One of the first steps in learning to pronounce sounds is to practice them in isolation. I wrote a story which naturally gives children an opportunity to repeat the “g” as they help tell the story. It’s also designed to teach pre-readers the letter “g”. I hope you’ll click on the YouTube link below and share the story with your child.



If you'd like to own a copy of this story in soft-cover book format, please click book cover pictured below to get more information.








Saturday, October 1, 2011

Saturday musings . . .


Yesterday I had to attend a meeting that ran long and resulted in my missing a speech group. Later in the day, one of my students pressed his face between the hand railing balusters lining the ramp leading to my room and plaintively asked why I hadn’t picked him up for speech. He added, “I want to work on my ‘d’”. Of course, I knew he meant his “g” sound but his tongue always reaches forward when he attempts to say it and so it sounds like a “d”.

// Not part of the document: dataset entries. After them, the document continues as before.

Context: an optimization exercise on an open-source flow, tuned for a short achievable clock period and few clock cycles. The choices shown serve that exercise and are no tape-out recipe. Only simulation tests tie the RTL to the original design; equivalence was not proved. Power is estimated from default activity; no workload was simulated.

==> flow/design.v (excerpt) <==
module adc16_tapcal (
    input  wire         clk,
    input  wire         rst,           
    input  wire         start,         
    input  wire [7:0]   cfg_deskew,    
    input  wire [15:0]  cfg_iter,      
    input  wire [15:0]  cfg_snaplen,   
    output wire         busy,
    output reg          done,          
    output reg          done_err,      
    output reg          ev_valid,
    input  wire         ev_ready,
    output reg  [1:0]   ev_op,         
    output reg  [4:0]   ev_tap,
    output reg  [7:0]   ev_mask,
    input  wire         smp_valid,
    input  wire [31:0]  smp_data,
    input  wire         cap_fail,
    output reg          err_valid,
    output reg  [4:0]   err_tap,
    output wire [255:0] err_count,     
    output wire [63:0]  cal_result,    
    output wire [255:0] good_map,      
    output reg          heur_slip
);
For scale: ~5200 cells after synthesis, ~870 flip-flops, ~680 I/O pins, roughly 42000 sq um of cells after synthesis.
==> flow/config.mk <==
export PLATFORM = sky130hd
export DESIGN_NAME = adc16_tapcal
export DESIGN_NICKNAME = adc16_tapcal
export VERILOG_FILES = /design/flow/design.v
export SDC_FILE = /design/flow/constraint.sdc
export NUM_CORES = 4
export LEC_CHECK = 0
export ABC_CLOCK_PERIOD_IN_PS = 3000
export CAP_MARGIN = 20
export CORE_MARGIN = 2
export CORE_UTILIZATION = 46
export CTS_CLUSTER_DIAMETER = 100
export CTS_CLUSTER_SIZE = 20
export SLEW_MARGIN = 20
==> flow/constraint.sdc <==
create_clock -name core_clock -period 22.0 [get_ports {clk}]
set_input_delay 4.4000 -clock core_clock [delete_from_list [all_inputs] [get_ports {clk}]]
set_output_delay 4.4000 -clock core_clock [all_outputs]
set_load 0.01 [all_outputs]
standard.sh (not shown) runs the stock make flow with config.mk's settings and CLKGATE_MAP_FILE= SYNTH_SCRIPT=/design/flow/synth_recipe.tcl, a recipe that flattens the netlist after the stock synthesis.
==> flow/flow/run.sh <==
#!/bin/bash
set -euo pipefail
bash standard.sh SETUP_SLACK_MARGIN=17 \
  "GLOBAL_PLACEMENT_ARGS=-timing_driven_net_weight_max 4 -timing_driven_nets_percentage 10" \
  finish > flow_make.log 2>&1
The starting point passed the timing, DRC and antenna checks.
Testbench counts at the start, summed over its fixed seeds: cycles 198,242.
Edit:
Settings changed: CORE_UTILIZATION 46 to 40, CTS_CLUSTER_DIAMETER 100 to not set, CTS_CLUSTER_SIZE 20 to not set.
Utilization shrinks by 6.0 points.
Synthesized area is unchanged.
Register-to-register slack improved by 0.11 ns.
Count of clock-buffer cells in the layout climbs by 76.
Total power goes up by about 27%.
Fmax barely changes.
Sequential power is about the same.
Setup slack degrades by 0.013 ns.
Edit:
Settings changed: CTS_CLUSTER_DIAMETER set to 100, CTS_CLUSTER_SIZE set to 20.
Outcome:
- count of clock-buffer cells in the layout falls by 73
- utilization is lower by 1.8 points
- worst hold slack stays flat
- wire length went down slightly
- setup slack is about the same
- global-route usage fell by 0.34 points


## run A
adc16_tapcal, a different RTL version from the one above (not shown whole).
Size in the first run: about 5,700 cells after synthesis, ~48,000 um^2 of cells after synthesis.
clock: 22.0 ns
lec_check: 0
cap_margin: 20
core_margin: 2
core_utilization: 40
slew_margin: 20
==> flow/flow/run.sh <==
#!/bin/bash
set -euo pipefail
bash standard.sh SETUP_SLACK_MARGIN=17 finish > flow_make.log 2>&1
Testbench counts of run A, summed over its fixed seeds: cycles 198,242.
## Diff of input files: run B against run A
Settings: ABC_CLOCK_PERIOD_IN_PS now 3000, previously not set; CORE_UTILIZATION now 55, was 40.
### Flow results
- Run status, run B: aborted in 5_1_grt, error GRT-0232
- From run B to run A, simple-gate share of the synthesized area did not move at all.
- Side by side, number of rows in the core area turned out lower in run B than in run A.
- Number of buffers created by CTS for run B: 7.7% down relative to run A
- Worst setup timing slack at the placement stage (lower): run A
- Die height (lower): run B
- Run B against run A: count of cells resized by post-cts repair now sits higher, cell total after placement decreased about 6%, post-DP HPWL went down, starting density of the core has increased.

This speech process is called, “fronting” and when a child has this speech pattern, he’ll say things like, “dough” for “go” and “tar” for “car”. Many young children pronounce words in this way but they usually out-grow this pattern by the time they reach 3 1/2 years of age. This particular student had many other errors when he started speech in kindergarten last year. In fact, people could not understand 95% of what he said, which was very frustrating for him as well as his listeners. When people asked him to repeat he’d usually answer, “ne my” (meaning, “never mind”) and he’d turn away, discouraged. Is it any wonder he is motivated to work on speech? This young child who is full of energy and quite impulsive, is able to sit and focus when it comes to speech. Sometimes he asks for a tongue blade to hold the front of his tongue down when he tries to pronounce “g” words. I don’t know of many children who actually like a tongue blade on their tongues but this boy knows when he needs that extra assistance. 

Which brings me to a few suggestions if you happen to have a child who makes these kind of errors. Please ignore it if they are under four years of age – you can model the correct production but don’t worry about “fixing” it just yet. Once a child is four years or older, they might benefit from extra help. First your child needs to perceive the difference when he hears these sounds. I like to show pairs of pictures – pictures of objects or words that sound the same with the exception of the target sound. These are called minimal pairs. For example, you could show a picture of a green traffic light for “go” and a baker making “dough”. Have your child point to the pictures as you name them. It helps if you mix up the order so they really have to listen.  Other pairs may include: date/gate,  go/doe, guy/die, gown/down. Once your child can hear the difference consistently, help him produce a, “g” sound. Sometimes it helps children when they look in a mirror to see where their tongue is positioned. Another strategy is to tip their chin up so gravity will help their tongue move to the correct spot. You could also show them a gargling or chugging sound (g, g, g, g) as you tip your chin back. If you keep the activities playful, children are less likely to get frustrated.

It is always a good idea to consult your local speech therapist if your child has extreme difficulty with any area of communication.

Returning to the child I introduced at the beginning of today’s blog, as he stood with his face pressed through my ramp balusters, I touched his chin. He lifted it slightly and said, “g”. Then he said, “I want to go to speech.” His speech has improved substantially over the last year but there are times he is still difficult to understand. However, its been a long time since I heard him say, “ne my”. He is determined to make himself understood.